» **PROMPT**:
From the records below, print exactly the lines starting at the one containing "sky130_fd_sc_hd__a211oi_1 | 11 |" and ending at the one containing "sky130_fd_sc_hd__inv_1 | 38 |", ends included, and nothing else.

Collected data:
####

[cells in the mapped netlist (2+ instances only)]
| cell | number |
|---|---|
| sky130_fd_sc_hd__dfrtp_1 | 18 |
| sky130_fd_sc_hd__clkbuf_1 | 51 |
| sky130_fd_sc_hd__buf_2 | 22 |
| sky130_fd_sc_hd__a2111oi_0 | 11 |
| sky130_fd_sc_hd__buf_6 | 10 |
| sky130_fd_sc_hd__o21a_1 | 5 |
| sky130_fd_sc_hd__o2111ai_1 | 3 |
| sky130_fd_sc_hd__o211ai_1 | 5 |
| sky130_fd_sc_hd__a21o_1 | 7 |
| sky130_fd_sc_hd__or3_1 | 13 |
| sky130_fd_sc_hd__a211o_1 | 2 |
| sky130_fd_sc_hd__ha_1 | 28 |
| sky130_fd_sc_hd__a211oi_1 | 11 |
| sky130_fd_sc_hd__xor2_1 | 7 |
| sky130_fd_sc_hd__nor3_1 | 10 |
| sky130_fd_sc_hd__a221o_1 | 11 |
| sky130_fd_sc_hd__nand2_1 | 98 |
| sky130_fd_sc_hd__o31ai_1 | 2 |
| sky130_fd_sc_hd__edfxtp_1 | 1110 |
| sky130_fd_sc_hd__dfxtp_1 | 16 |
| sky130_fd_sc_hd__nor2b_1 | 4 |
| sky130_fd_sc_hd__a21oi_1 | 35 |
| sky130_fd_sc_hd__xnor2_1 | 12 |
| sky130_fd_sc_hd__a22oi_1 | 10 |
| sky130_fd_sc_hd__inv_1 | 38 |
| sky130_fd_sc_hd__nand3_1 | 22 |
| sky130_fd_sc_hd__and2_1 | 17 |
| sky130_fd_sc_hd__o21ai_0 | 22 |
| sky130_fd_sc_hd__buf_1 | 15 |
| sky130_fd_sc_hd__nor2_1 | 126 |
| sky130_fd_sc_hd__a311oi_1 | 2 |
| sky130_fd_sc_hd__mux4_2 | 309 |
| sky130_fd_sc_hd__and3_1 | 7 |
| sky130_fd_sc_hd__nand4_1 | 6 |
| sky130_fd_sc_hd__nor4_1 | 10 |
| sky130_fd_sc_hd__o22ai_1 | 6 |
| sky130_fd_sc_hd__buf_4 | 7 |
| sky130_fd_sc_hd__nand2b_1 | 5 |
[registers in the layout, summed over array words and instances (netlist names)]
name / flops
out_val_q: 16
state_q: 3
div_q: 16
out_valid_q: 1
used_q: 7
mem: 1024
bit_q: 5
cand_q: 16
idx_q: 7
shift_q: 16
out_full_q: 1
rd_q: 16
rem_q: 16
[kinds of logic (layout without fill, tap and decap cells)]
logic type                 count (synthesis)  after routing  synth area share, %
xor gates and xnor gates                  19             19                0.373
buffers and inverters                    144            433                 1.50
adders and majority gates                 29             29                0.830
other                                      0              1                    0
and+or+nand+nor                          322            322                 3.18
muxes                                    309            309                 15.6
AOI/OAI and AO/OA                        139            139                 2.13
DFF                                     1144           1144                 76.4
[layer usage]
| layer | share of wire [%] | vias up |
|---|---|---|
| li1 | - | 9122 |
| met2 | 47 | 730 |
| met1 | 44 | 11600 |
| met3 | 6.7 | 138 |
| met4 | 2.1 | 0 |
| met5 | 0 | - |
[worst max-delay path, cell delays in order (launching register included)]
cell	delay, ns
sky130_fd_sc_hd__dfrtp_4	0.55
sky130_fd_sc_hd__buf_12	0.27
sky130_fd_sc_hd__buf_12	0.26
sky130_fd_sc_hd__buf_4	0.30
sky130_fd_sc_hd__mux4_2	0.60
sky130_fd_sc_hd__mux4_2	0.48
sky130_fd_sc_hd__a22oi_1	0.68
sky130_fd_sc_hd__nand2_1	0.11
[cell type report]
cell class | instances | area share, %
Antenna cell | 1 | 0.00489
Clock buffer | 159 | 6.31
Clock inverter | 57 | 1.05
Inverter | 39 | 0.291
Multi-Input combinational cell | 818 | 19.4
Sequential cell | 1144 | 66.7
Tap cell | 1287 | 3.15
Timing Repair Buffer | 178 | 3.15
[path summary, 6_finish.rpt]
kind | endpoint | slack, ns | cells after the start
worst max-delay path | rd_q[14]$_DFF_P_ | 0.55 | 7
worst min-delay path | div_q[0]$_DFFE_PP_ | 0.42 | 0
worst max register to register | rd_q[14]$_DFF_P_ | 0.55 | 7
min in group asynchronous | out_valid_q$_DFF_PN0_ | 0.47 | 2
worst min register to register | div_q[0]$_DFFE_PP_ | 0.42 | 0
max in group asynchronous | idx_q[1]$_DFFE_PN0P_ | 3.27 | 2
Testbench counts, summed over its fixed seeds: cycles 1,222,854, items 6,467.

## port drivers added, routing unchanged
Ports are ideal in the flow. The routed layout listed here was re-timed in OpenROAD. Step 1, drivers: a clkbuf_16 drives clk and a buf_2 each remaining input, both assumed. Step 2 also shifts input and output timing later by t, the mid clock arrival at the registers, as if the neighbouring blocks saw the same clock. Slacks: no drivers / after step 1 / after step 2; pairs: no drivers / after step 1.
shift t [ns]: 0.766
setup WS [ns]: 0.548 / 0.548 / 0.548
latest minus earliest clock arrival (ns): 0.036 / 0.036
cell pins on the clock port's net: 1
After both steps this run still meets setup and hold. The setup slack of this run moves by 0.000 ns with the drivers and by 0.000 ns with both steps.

####

» **ANSWER BELOW**:
| sky130_fd_sc_hd__a211oi_1 | 11 |
| sky130_fd_sc_hd__xor2_1 | 7 |
| sky130_fd_sc_hd__nor3_1 | 10 |
| sky130_fd_sc_hd__a221o_1 | 11 |
| sky130_fd_sc_hd__nand2_1 | 98 |
| sky130_fd_sc_hd__o31ai_1 | 2 |
| sky130_fd_sc_hd__edfxtp_1 | 1110 |
| sky130_fd_sc_hd__dfxtp_1 | 16 |
| sky130_fd_sc_hd__nor2b_1 | 4 |
| sky130_fd_sc_hd__a21oi_1 | 35 |
| sky130_fd_sc_hd__xnor2_1 | 12 |
| sky130_fd_sc_hd__a22oi_1 | 10 |
| sky130_fd_sc_hd__inv_1 | 38 |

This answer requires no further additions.